Green Plumbing Ideas

There is great interest these days in environmental conservation, and applying ‘green’ concepts to household plumbing designs is a smart idea which can lead to substantial savings of water and of money. Even if water consumption is not regulated in your local area, many steps can be taken which not only reduce your dependency on public water supplies, but also reduce your negative impact on the environment.


One step which will have a huge impact will be the use of rainwater to supply toilets and washing machines, even sinks and showers. This can be done by means of a cistern. Many older homes in the rural United States were equipped with cisterns – usually concrete tanks buried near the house into which rainfall was harvested by means of the gutter system. Homes can be retrofitted for a cistern, using an underground tank or one that sits on the surface, but during new construction or renovation are the most cost-effective opportunities for the installation of such tanks, as retrofitting costs may be prohibitive.


Another important water-saving feature that can be added to a home is a treatment system for gray water. Waste water from sinks, showers and washing machines, while not clean, is known as gray water, as opposed to black water, which is the waste from toilets and food disposals. Gray water may be collected into a septic tank, to be treated and sent to a collection tank. From there it can be used for watering lawns and plants, a supply that costs nothing, and that has been redeemed from what may have been freely gathered rainwater to begin with.


Fixtures may be added to the plumbing system which serve to reduce water flow. Low-flow toilets, water-efficient shower heads and pressure reducers can add up to mean a great reduction in water usage. Even timely repair of leaky faucets and shower valves are very important water-saving measures.


In addition to the many undertakings that lead to a reduction in water usage, there is an increasing interest in more economical means of heating water for the home. Heating water for sinks and showers is a costly expense of a plumbing system. The costs of electricity and fuel – whether natural gas or Liquid Petroleum ‘gas’ – are unpredictable, except that they are sure to rise. The typical, traditional water heater is a tank in the home that takes in cold water and heats it to a predetermined temperature, letting it out into the pipes when the hot water faucet is opened. This is a rather inefficient system, since a tankful of hot water, when not being used, will cool down, and require continual reheating.

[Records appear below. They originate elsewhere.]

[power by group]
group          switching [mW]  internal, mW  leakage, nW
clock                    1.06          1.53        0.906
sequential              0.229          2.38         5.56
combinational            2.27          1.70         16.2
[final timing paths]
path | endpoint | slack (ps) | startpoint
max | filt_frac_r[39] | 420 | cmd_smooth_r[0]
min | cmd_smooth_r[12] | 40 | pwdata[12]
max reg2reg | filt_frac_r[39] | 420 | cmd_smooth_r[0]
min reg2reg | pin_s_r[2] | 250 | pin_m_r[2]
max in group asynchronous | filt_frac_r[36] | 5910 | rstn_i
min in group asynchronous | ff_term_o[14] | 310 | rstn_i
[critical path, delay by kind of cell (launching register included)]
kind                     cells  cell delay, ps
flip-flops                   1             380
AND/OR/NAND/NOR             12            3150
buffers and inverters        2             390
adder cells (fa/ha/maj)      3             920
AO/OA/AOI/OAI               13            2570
### config.mk
export PLATFORM = sky130hd
export DESIGN_NAME = dp_slave_diag_builder
export DESIGN_NICKNAME = d
export VERILOG_FILES = /design/src/common/diag_pkg.sv /design/src/hw/diag_telegram_pack.sv /design/src/hw/dp_slave_diag_builder.sv
export VERILOG_INCLUDE_DIRS = /design/src /design/src/common
export SDC_FILE = /design/constraint.sdc
export NUM_CORES = 1
export LEC_CHECK = 0
export BUFFER_PORTS_ARGS = -buffer_cell sky130_fd_sc_hd__buf_2
export CAP_MARGIN = 20
export CORE_MARGIN = 4
export CORE_UTILIZATION = 44
export CTS_CLUSTER_SIZE = 8
export DETAILED_ROUTE_END_ITERATION = 8
export HOLD_SLACK_MARGIN = 0.12
export SKIP_CTS_REPAIR_TIMING = 1
export SLEW_MARGIN = 20
export SYNTH_ARGS = -nofsm -noshare
export SYNTH_HDL_FRONTEND = slang
export SYNTH_SLANG_ARGS = --single-unit
### constraint.sdc
create_clock -name i_mclk -period 3.4 [get_ports i_mclk]
set_input_delay 0.68 -clock i_mclk [delete_from_list [all_inputs] [get_ports i_mclk]]
set_output_delay 0.68 -clock i_mclk [all_outputs]
set_load 0.05 [all_outputs]
--- src/include/dic_pkg.sv ---
// Overview of operation
// - Polarity picks energized reads 1 or 0
// - Normally open: above activation threshold activates
// - Normally closed: above activation threshold deactivates
// - Normally open: below release threshold deactivates
// - Normally closed: below release threshold activates
// - Activation delay in ms before 0-to-1
// - Drop-off delay in ms before 1-to-0
// - AC mode adds 30 ms drop-off delay
// - AC mode release is 10 % of activation
// - 32-bit counter counts 0-to-1 changes
// - Clear command zeroes channel counter
// - Thresholds held separately per channel
// - Present voltage readable in millivolts
// - All channels evaluated every 5 ms scan
//
// Purpose: Constants and types of the digital input conditioner
// Assumes: Eight channels, voltages arrive in millivolts
// Notes: Thresholds in 0.1 V units, delays in milliseconds
package dic_pkg;

  // ----------------------------------------
  // Sizes
  // ----------------------------------------
  localparam int DIC_NCH = 8;
  localparam int DIC_CHW = 3;
  localparam int DIC_VW = 19;
  localparam int DIC_TW = 11;
  localparam int DIC_DW = 21;
  localparam int DIC_TMW = 22;
  localparam int DIC_CW = 32;
  localparam int DIC_AW = 8;
  localparam int DIC_RW = 4;

  // ----------------------------------------
  // Timing
  // ----------------------------------------
  localparam int DIC_CLK_HZ = 40_000_000;
  localparam int DIC_MS_PER_S = 1000;
  localparam int DIC_MS_CYC = DIC_CLK_HZ / DIC_MS_PER_S;
  localparam int DIC_SCAN_MS = 5;
  localparam int DIC_AC_DROP_MS = 30;

  // ----------------------------------------
  // Scaling and reset values
  // ----------------------------------------
  localparam int DIC_MV_PER_DV = 100;
  localparam int DIC_AC_PCT = 10;
  localparam int DIC_PCT_FULL = 100;
  localparam logic [DIC_TW-1:0] DIC_ACT_DEF = 11'h370;
  localparam logic [DIC_TW-1:0] DIC_REL_DEF = 11'h258;
  localparam logic [DIC_DW-1:0] DIC_DLY_DEF = 21'h00_0000;

  // ----------------------------------------
  // Register map: addr = {channel, index}
  // ----------------------------------------
  localparam logic [DIC_RW-1:0] DIC_REG_CTRL = 4'h0;
  localparam logic [DIC_RW-1:0] DIC_REG_ACT = 4'h1;
  localparam logic [DIC_RW-1:0] DIC_REG_REL = 4'h2;
  localparam logic [DIC_RW-1:0] DIC_REG_ADLY = 4'h3;
  localparam logic [DIC_RW-1:0] DIC_REG_DDLY = 4'h4;
  localparam logic [DIC_RW-1:0] DIC_REG_CNT = 4'h5;
  localparam logic [DIC_RW-1:0] DIC_REG_VOLT = 4'h6;
  localparam logic [DIC_RW-1:0] DIC_REG_STAT = 4'h7;
  localparam int DIC_CTRL_NC_BIT = 0;
  localparam int DIC_CTRL_AC_BIT = 1;
  localparam int DIC_STAT_OUT_BIT = 0;
  localparam int DIC_STAT_RAW_BIT = 1;

  // Per-channel settings
  typedef struct packed {
    logic nc;
    logic alternating_current_mode;
    logic [DIC_TW-1:0] act_thr;
    logic [DIC_TW-1:0] rel_thr;
    logic [DIC_DW-1:0] act_dly;
    logic [DIC_DW-1:0] drop_dly;
  } dic_cfg_t;

  localparam dic_cfg_t DIC_CFG_DEF = '{
    nc: 1'b0,
    alternating_current_mode: 1'b0,
    act_thr: DIC_ACT_DEF,
    rel_thr: DIC_REL_DEF,
    act_dly: DIC_DLY_DEF,
    drop_dly: DIC_DLY_DEF
  };

endpackage

--- src/rtl/dic_input_conditioner.sv ---
// Purpose: Threshold, polarity, delay and counting for digital inputs
// Assumes: Voltages in mV from logic on the same clock
// Notes: Registers over a plain strobe port, read data one cycle later
//
// The strobed register port and the register offsets were chosen for this implementation.
`timescale 1ns/1ps
module dic_input_conditioner #(
  parameter int MS_CYC = dic_pkg::DIC_MS_CYC
) (
  input wire logic clk,
  input wire logic rst,
  input wire logic [dic_pkg::DIC_NCH-1:0][dic_pkg::DIC_VW-1:0] chan_mv,
  input wire logic [dic_pkg::DIC_AW-1:0] addr,
  input wire logic [31:0] wdata,
  input wire logic wr,
  input wire logic rd,
  output logic [31:0] rdata,
  output logic [dic_pkg::DIC_NCH-1:0] input_channel_n,
  output logic scan_tick
);

  // ----------------------------------------
  // Helpers
  // ----------------------------------------
  // 0.1 V units to millivolts
  function automatic logic [dic_pkg::DIC_VW-1:0] to_mv(
    input logic [dic_pkg::DIC_TW-1:0] dv
  );
    logic [31:0] p;
    p = 32'(dv) * 32'(dic_pkg::DIC_MV_PER_DV);
    return p[dic_pkg::DIC_VW-1:0];
  endfunction

  // Effective release level in mV
  function automatic logic [dic_pkg::DIC_VW-1:0] rel_mv(
    input dic_pkg::dic_cfg_t c
  );
    logic [31:0] p;
    p = 32'(to_mv(c.act_thr)) * 32'(dic_pkg::DIC_AC_PCT)
      / 32'(dic_pkg::DIC_PCT_FULL);
    if (c.alternating_current_mode)
    begin
      return p[dic_pkg::DIC_VW-1:0];
    end
    return to_mv(c.rel_thr);
  endfunction

  // Hysteresis on the energized level
  function automatic logic energized(
    input logic [dic_pkg::DIC_VW-1:0] v,
    input dic_pkg::dic_cfg_t c,
    input logic prev
  );
    if (v > to_mv(c.act_thr))
    begin
      return 1'b1;
    end
    if (v < rel_mv(c))
    begin
      return 1'b0;
    end
    return prev;
  endfunction

  // ----------------------------------------
  // State
  // ----------------------------------------
  dic_pkg::dic_cfg_t cfg_ff [dic_pkg::DIC_NCH];
  logic [dic_pkg::DIC_NCH-1:0] energ_ff;
  logic [dic_pkg::DIC_NCH-1:0] raw_ff;
  logic [dic_pkg::DIC_NCH-1:0] out_ff;
  logic [dic_pkg::DIC_TMW-1:0] tmr_ff [dic_pkg::DIC_NCH];
  logic [dic_pkg::DIC_CW-1:0] rising_transition_count_ff [dic_pkg::DIC_NCH];
  logic [dic_pkg::DIC_VW-1:0] present_channel_voltage_ff [dic_pkg::DIC_NCH];
  logic [31:0] ms_cnt_ff;
  logic [2:0] scan_cnt_ff;
  logic ms_tick_ff;
  logic scan_tick_ff;
  logic [31:0] rdata_ff;

  logic [dic_pkg::DIC_NCH-1:0] nxt_energ;
  logic [dic_pkg::DIC_NCH-1:0] nxt_raw;
  logic [dic_pkg::DIC_NCH-1:0] commit;
  logic [dic_pkg::DIC_NCH-1:0] transition_count_clear;
  logic [dic_pkg::DIC_CHW-1:0] sel_ch;
  logic [dic_pkg::DIC_RW-1:0] sel_reg;
  logic sel_ok;

  assign sel_ch = addr[dic_pkg::DIC_RW +: dic_pkg::DIC_CHW];
  assign sel_reg = addr[dic_pkg::DIC_RW-1:0];
  assign sel_ok = addr[dic_pkg::DIC_AW-1] == 1'b0;

  // ----------------------------------------
  // Millisecond and scan dividers
  // ----------------------------------------
  // One-cycle enable every millisecond
  always_ff @(posedge clk)
  begin
    if (rst || ms_cnt_ff == 32'(MS_CYC - 1))
    begin
      ms_cnt_ff <= 32'h0000_0000;
    end
    else
    begin
      ms_cnt_ff <= ms_cnt_ff + 32'h0000_0001;
    end
    ms_tick_ff <= !rst && ms_cnt_ff == 32'(MS_CYC - 1);
  end

  // One-cycle scan enable every fifth millisecond
  always_ff @(posedge clk)
  begin
    if (rst)
    begin
      scan_cnt_ff <= 3'h0;
      scan_tick_ff <= 1'b0;
    end
    else
    begin
      scan_tick_ff <= 1'b0;
      if (ms_tick_ff)
      begin
        if (scan_cnt_ff == 3'(dic_pkg::DIC_SCAN_MS - 1))
        begin
          scan_cnt_ff <= 3'h0;
          scan_tick_ff <= 1'b1;
        end
        else
        begin
          scan_cnt_ff <= scan_cnt_ff + 3'h1;
        end
      end
    end
  end

  assign scan_tick = scan_tick_ff;

  // ----------------------------------------
  // Channel evaluation
  // ----------------------------------------
  // Raw level, polarity and delay check per channel
  always_comb
  begin
    for (int i = 0; i < dic_pkg::DIC_NCH; i++)
    begin
      logic [dic_pkg::DIC_TMW-1:0] need;
      logic [dic_pkg::DIC_TMW-1:0] elapsed;
      need = '0;
      elapsed = '0;
      nxt_energ[i] = energized(chan_mv[i], cfg_ff[i], energ_ff[i]);
      nxt_raw[i] = nxt_energ[i] ^ cfg_ff[i].nc;
      if (nxt_raw[i])
      begin
        need = dic_pkg::DIC_TMW'(cfg_ff[i].act_dly);
      end
      else
      begin
        need = dic_pkg::DIC_TMW'(cfg_ff[i].drop_dly);
        if (cfg_ff[i].alternating_current_mode)
        begin
          need = need + dic_pkg::DIC_TMW'(dic_pkg::DIC_AC_DROP_MS);
        end
      end
      elapsed = (raw_ff[i] == nxt_raw[i]) ? tmr_ff[i] : '0;
      commit[i] = scan_tick_ff && nxt_raw[i] != out_ff[i]
        && elapsed >= need;
    end
  end

  // Raw level and voltage sample taken once per scan
  always_ff @(posedge clk)
  begin
    for (int i = 0; i < dic_pkg::DIC_NCH; i++)
    begin
      if (rst)
      begin
        energ_ff[i] <= 1'b0;
        raw_ff[i] <= 1'b0;
        present_channel_voltage_ff[i] <= '0;
      end
      else if (scan_tick_ff)
      begin
        energ_ff[i] <= nxt_energ[i];
        raw_ff[i] <= nxt_raw[i];
        present_channel_voltage_ff[i] <= chan_mv[i];
      end
    end
  end

  // Time since raw level left the reported state
  always_ff @(posedge clk)
  begin
    for (int i = 0; i < dic_pkg::DIC_NCH; i++)
    begin
      if (rst || raw_ff[i] == out_ff[i] || commit[i])
      begin
        tmr_ff[i] <= '0;
      end
      else if (scan_tick_ff && raw_ff[i] != nxt_raw[i])
      begin
        tmr_ff[i] <= '0;
      end
      else if (ms_tick_ff && tmr_ff[i] != '1)
      begin
        tmr_ff[i] <= tmr_ff[i]
          + dic_pkg::DIC_TMW'(1'b1);
      end
    end
  end

  // Reported state
  always_ff @(posedge clk)
  begin
    for (int i = 0; i < dic_pkg::DIC_NCH; i++)
    begin
      if (rst)
      begin
        out_ff[i] <= 1'b0;
      end
      else if (commit[i])
      begin
        out_ff[i] <= nxt_raw[i];
      end
    end
  end

  assign input_channel_n = out_ff;

  // Rising transition counters, clear with a same-cycle increment loads one
  always_ff @(posedge clk)
  begin
    for (int i = 0; i < dic_pkg::DIC_NCH; i++)
    begin
      if (rst)
      begin
        rising_transition_count_ff[i] <= '0;
      end
      else if (commit[i] && nxt_raw[i])
      begin
        if (transition_count_clear[i])
        begin
          rising_transition_count_ff[i] <= 32'h0000_0001;
        end
        else
        begin
          rising_transition_count_ff[i] <= rising_transition_count_ff[i]
            + 32'h0000_0001;
        end
      end
      else if (transition_count_clear[i])
      begin
        rising_transition_count_ff[i] <= '0;
      end
    end
  end

  // ----------------------------------------
  // Register port
  // ----------------------------------------
  // Clear strobe from a write to the counter register
  always_comb
  begin
    transition_count_clear = '0;
    if (wr && sel_ok && sel_reg == dic_pkg::DIC_REG_CNT)
    begin
      transition_count_clear[sel_ch] = 1'b1;
    end
  end

  // Per-channel settings writes
  always_ff @(posedge clk)
  begin
    if (rst)
    begin
      for (int i = 0; i < dic_pkg::DIC_NCH; i++)
      begin
        cfg_ff[i] <= dic_pkg::DIC_CFG_DEF;
      end
    end
    else if (wr && sel_ok)
    begin
      unique case (sel_reg)
        dic_pkg::DIC_REG_CTRL:
        begin
          cfg_ff[sel_ch].nc <= wdata[dic_pkg::DIC_CTRL_NC_BIT];
          cfg_ff[sel_ch].alternating_current_mode <=
            wdata[dic_pkg::DIC_CTRL_AC_BIT];
        end
        dic_pkg::DIC_REG_ACT:
        begin
          cfg_ff[sel_ch].act_thr <= wdata[dic_pkg::DIC_TW-1:0];
        end
        dic_pkg::DIC_REG_REL:
        begin
          cfg_ff[sel_ch].rel_thr <= wdata[dic_pkg::DIC_TW-1:0];
        end
        dic_pkg::DIC_REG_ADLY:
        begin
          cfg_ff[sel_ch].act_dly <= wdata[dic_pkg::DIC_DW-1:0];
        end
        dic_pkg::DIC_REG_DDLY:
        begin
          cfg_ff[sel_ch].drop_dly <= wdata[dic_pkg::DIC_DW-1:0];
        end
        default:
        begin
        end
      endcase
    end
  end

  // Read data, valid the cycle after the strobe only
  always_ff @(posedge clk)
  begin
    rdata_ff <= 32'h0000_0000;
    if (!rst && rd && sel_ok)
    begin
      unique case (sel_reg)
        dic_pkg::DIC_REG_CTRL:
        begin
          rdata_ff[dic_pkg::DIC_CTRL_NC_BIT] <= cfg_ff[sel_ch].nc;
          rdata_ff[dic_pkg::DIC_CTRL_AC_BIT] <=
            cfg_ff[sel_ch].alternating_current_mode;
        end
        dic_pkg::DIC_REG_ACT:
        begin
          rdata_ff <= 32'(cfg_ff[sel_ch].act_thr);
        end
        dic_pkg::DIC_REG_REL:
        begin
          rdata_ff <= 32'(cfg_ff[sel_ch].rel_thr);
        end
        dic_pkg::DIC_REG_ADLY:
        begin
          rdata_ff <= 32'(cfg_ff[sel_ch].act_dly);
        end
        dic_pkg::DIC_REG_DDLY:
        begin
          rdata_ff <= 32'(cfg_ff[sel_ch].drop_dly);
        end
        dic_pkg::DIC_REG_CNT:
        begin
          rdata_ff <= rising_transition_count_ff[sel_ch];
        end
        dic_pkg::DIC_REG_VOLT:
        begin
          rdata_ff <= 32'(present_channel_voltage_ff[sel_ch]);
        end
        dic_pkg::DIC_REG_STAT:
        begin
          rdata_ff[dic_pkg::DIC_STAT_OUT_BIT] <= out_ff[sel_ch];
          rdata_ff[dic_pkg::DIC_STAT_RAW_BIT] <= raw_ff[sel_ch];
        end
        default:
        begin
          rdata_ff <= 32'h0000_0000; // Unmapped reads zero
        end
      endcase
    end
  end

  assign rdata = rdata_ff;

endmodule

Recent innovations have allowed homeowners to move away from the water heater tank system though, and can provide significant savings because water will only be heated when it is needed, and only in the amount that is needed.


There is a still more efficient method than either of these, and it is to use the energy from the Sun to heat your water. Solar energy collection is a mature industry, and one of the best developed implementations of renewable energy technologies on the market. A solar collector sits atop the roof and the fluid within transfers heat to the water supply, which is stored in a tank, ready for delivery to the plumbing fixtures.


While this system depends at its foundation upon sunshine, it is well known that there is no place where the Sun always shines. There may be several days – or, in some locations – even weeks, when sunshine is scarce. There is also Winter, when the energy from the Sun is decreased. For this reason, a solar heating system includes a booster, which keeps the temperature of the water at the desired level. If your home is in an area which receives a great deal of sunshine during most of the year, however, it is likely that the booster will not have to be engaged for weeks at a time, or longer.


Consumers are always looking for cheaper ways to supply their needs. While some of the ideas spoken of can be expensive to implement, the overall costs of operating with these environmentally friendly methods are far less over the course of time, and including these aspects of environmental stewardship at construction time will give you a far more efficient and more affordable option.